Jean R. Soderlund, professor of history, chair of the history department, and co-director of the Lawrence Henry Gipson Institute for Eighteenth-Century Studies at Lehigh, has been appointed deputy provost for faculty affairs, Mohamed El-Aasser, provost, announced Wednesday.
The new post is one of two deputy provost positions created by El-Aasser, who officially stepped into the provost’s role on Nov. 1. The other new position is deputy provost for academic programs. The search for the person to fill that role will continue into the spring semester.
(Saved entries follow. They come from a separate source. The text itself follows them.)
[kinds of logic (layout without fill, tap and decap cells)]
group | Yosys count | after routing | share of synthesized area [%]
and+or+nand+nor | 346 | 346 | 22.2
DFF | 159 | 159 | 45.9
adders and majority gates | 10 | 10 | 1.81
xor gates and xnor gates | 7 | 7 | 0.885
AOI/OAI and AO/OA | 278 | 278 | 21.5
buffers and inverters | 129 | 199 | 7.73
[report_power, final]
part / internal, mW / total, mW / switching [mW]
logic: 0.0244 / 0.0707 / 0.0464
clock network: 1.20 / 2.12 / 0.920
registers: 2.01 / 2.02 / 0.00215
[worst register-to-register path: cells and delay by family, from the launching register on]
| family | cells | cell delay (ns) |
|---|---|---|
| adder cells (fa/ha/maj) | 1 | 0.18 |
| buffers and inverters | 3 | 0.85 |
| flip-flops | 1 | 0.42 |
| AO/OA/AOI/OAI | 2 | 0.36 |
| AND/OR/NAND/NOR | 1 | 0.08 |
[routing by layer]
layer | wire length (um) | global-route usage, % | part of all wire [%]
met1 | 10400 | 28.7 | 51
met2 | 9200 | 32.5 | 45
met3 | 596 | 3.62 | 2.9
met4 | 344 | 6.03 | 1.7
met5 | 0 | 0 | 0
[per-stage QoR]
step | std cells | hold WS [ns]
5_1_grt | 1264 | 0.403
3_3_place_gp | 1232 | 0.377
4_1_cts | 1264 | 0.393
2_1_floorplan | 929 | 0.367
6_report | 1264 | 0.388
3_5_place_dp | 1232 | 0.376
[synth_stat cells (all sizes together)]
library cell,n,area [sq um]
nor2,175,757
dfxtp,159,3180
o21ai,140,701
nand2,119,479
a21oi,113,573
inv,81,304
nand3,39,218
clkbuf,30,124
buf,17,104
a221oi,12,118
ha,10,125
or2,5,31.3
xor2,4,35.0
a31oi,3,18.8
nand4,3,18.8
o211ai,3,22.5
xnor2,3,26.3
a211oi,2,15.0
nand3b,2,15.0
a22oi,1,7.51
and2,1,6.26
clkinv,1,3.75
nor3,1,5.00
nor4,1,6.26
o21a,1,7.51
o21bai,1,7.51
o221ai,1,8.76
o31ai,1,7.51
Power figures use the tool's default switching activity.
**config.mk**
```make
export PLATFORM = sky130hd
export DESIGN_NAME = uart_periph
export DESIGN_NICKNAME = d
export VERILOG_FILES = /design/src/rtl/uart_pkg.sv /design/src/rtl/uart_rx_fsm.sv /design/src/rtl/uart_periph.sv
export SDC_FILE = /design/constraint.sdc
export NUM_CORES = 1
export LEC_CHECK = 0
export BUFFER_PORTS_ARGS = -buffer_cell sky130_fd_sc_hd__buf_2
export CORE_ASPECT_RATIO = 1.2
export CORE_MARGIN = 3
export CORE_UTILIZATION = 41
export DETAILED_ROUTE_END_ITERATION = 16
export GPL_ROUTABILITY_DRIVEN = 0
export PLACE_DENSITY = 0.69
export RECOVER_POWER = 25
export SETUP_SLACK_MARGIN = 0.05
export SYNTH_ARGS = -nofsm -noshare
export SYNTH_HDL_FRONTEND = slang
export SYNTH_SLANG_ARGS = --single-unit
```
**constraint.sdc**
```tcl
create_clock -name clk -period 2.65 [get_ports clk]
set_clock_uncertainty 0.05 [all_clocks]
set_input_delay 0.265 -clock clk [delete_from_list [all_inputs] [get_ports clk]]
set_output_delay 0.265 -clock clk [all_outputs]
set_load 0.05 [all_outputs]
```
“I am honored to be appointed and look forward to joining Mohamed El-Aasser and staff members in the provost's office,” said Soderlund, who will move to her new role in January. “The position of deputy provost for faculty affairs offers many opportunities and challenges, beginning with the tenure and promotion policy, shared governance, diversity, and mentoring. As a department chair, I have focused on these areas and will work with faculty committees, individual faculty, and members of the administration to fulfill these goals.”
In her new role, Soderlund will work in close partnership with the deans, vice provosts and other university leadership and will serve as a liaison to ensure effective two-way communications between the provost’s office and Lehigh’s faculty and academic committees, El-Aasser said.
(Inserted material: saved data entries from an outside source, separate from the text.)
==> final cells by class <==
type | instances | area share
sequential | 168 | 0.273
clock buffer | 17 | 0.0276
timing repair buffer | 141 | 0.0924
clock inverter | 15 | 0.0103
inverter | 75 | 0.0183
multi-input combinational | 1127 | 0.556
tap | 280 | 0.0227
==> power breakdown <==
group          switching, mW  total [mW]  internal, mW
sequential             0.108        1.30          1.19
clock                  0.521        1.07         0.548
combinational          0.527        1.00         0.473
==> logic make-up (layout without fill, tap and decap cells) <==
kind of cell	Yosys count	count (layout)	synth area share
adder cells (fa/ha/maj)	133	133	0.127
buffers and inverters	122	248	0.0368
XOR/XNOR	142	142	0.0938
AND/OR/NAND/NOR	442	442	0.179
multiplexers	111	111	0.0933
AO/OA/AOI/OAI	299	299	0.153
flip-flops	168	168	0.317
“Jean has been an outstanding contributor to the intellectual vitality at Lehigh,” said El-Aasser. “We are extremely fortunate to have someone of her talent and ability join us in the provost’s office in this capacity.”
Soderlund has served as department chair for six years and was co-chair of the Equal Opportunity and Harassment Policy taskforce at Lehigh in 2001-2002. She was recognized for excellence in teaching with the 2003 Hillman Faculty Award.
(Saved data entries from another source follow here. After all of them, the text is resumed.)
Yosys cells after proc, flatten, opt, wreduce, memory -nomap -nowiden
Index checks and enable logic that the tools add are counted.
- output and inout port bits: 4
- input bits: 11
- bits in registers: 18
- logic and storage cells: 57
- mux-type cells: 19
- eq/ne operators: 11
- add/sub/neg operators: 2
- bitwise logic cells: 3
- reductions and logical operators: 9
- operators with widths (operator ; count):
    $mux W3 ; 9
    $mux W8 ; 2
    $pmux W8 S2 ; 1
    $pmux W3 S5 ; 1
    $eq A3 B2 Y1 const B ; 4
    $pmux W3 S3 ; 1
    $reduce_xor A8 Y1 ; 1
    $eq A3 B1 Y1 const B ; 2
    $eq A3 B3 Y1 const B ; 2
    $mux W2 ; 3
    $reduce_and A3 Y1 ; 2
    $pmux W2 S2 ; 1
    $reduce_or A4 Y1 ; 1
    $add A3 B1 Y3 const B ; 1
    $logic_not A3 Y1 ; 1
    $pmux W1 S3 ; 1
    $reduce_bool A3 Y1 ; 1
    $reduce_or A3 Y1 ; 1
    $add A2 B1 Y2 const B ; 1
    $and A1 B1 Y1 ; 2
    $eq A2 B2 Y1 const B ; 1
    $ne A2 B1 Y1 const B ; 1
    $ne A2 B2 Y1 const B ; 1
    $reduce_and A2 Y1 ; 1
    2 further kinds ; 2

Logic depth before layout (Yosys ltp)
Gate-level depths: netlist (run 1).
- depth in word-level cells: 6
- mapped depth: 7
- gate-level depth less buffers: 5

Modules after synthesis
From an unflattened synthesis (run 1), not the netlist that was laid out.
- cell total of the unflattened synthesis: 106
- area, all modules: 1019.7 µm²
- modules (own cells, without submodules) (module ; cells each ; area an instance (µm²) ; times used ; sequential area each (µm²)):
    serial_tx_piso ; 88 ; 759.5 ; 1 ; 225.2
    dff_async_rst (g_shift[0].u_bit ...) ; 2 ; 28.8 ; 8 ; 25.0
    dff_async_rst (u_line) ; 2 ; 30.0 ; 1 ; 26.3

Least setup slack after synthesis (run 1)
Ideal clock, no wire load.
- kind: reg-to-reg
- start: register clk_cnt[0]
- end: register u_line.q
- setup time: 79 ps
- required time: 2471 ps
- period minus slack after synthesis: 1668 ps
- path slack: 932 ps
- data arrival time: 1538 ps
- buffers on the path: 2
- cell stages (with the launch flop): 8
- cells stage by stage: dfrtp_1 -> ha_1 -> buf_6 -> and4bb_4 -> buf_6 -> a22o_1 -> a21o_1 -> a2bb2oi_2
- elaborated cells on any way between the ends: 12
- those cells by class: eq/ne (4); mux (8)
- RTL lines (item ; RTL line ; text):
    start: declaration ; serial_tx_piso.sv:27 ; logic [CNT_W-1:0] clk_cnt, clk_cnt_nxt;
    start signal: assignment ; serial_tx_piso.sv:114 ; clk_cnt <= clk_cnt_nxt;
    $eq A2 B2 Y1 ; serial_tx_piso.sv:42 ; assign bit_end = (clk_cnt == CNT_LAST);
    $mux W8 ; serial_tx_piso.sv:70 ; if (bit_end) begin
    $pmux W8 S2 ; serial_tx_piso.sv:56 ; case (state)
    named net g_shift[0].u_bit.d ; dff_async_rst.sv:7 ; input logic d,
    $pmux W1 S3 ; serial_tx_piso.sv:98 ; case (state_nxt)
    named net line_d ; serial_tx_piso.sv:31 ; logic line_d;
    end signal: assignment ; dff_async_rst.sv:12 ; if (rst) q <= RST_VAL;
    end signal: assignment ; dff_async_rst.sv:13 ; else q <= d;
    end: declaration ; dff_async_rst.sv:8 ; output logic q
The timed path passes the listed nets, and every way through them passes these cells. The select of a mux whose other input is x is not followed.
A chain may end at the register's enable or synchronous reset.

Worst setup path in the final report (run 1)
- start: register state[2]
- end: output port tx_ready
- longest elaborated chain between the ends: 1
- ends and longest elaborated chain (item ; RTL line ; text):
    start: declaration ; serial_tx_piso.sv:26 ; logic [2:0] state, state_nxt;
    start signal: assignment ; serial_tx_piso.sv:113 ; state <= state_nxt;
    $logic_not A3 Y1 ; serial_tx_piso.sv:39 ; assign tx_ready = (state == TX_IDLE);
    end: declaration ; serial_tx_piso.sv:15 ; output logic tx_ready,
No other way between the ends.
Soderlund is the author of Quakers and Slavery: A Divided Spirit; co-author, with Gary B. Nash, of Freedom by Degrees: Emancipation in Pennsylvania and Its Aftermath, and co-author of the U.S. survey textbook, American Passages: A History of the United States. She has also published articles on the history of women and is currently working on a study of the Lenape Indians in colonial New Jersey.
She earned her Bachelor of Arts degree from Douglass College, a Master of Arts degree from Glassboro State College, and her doctoral degree from Temple University.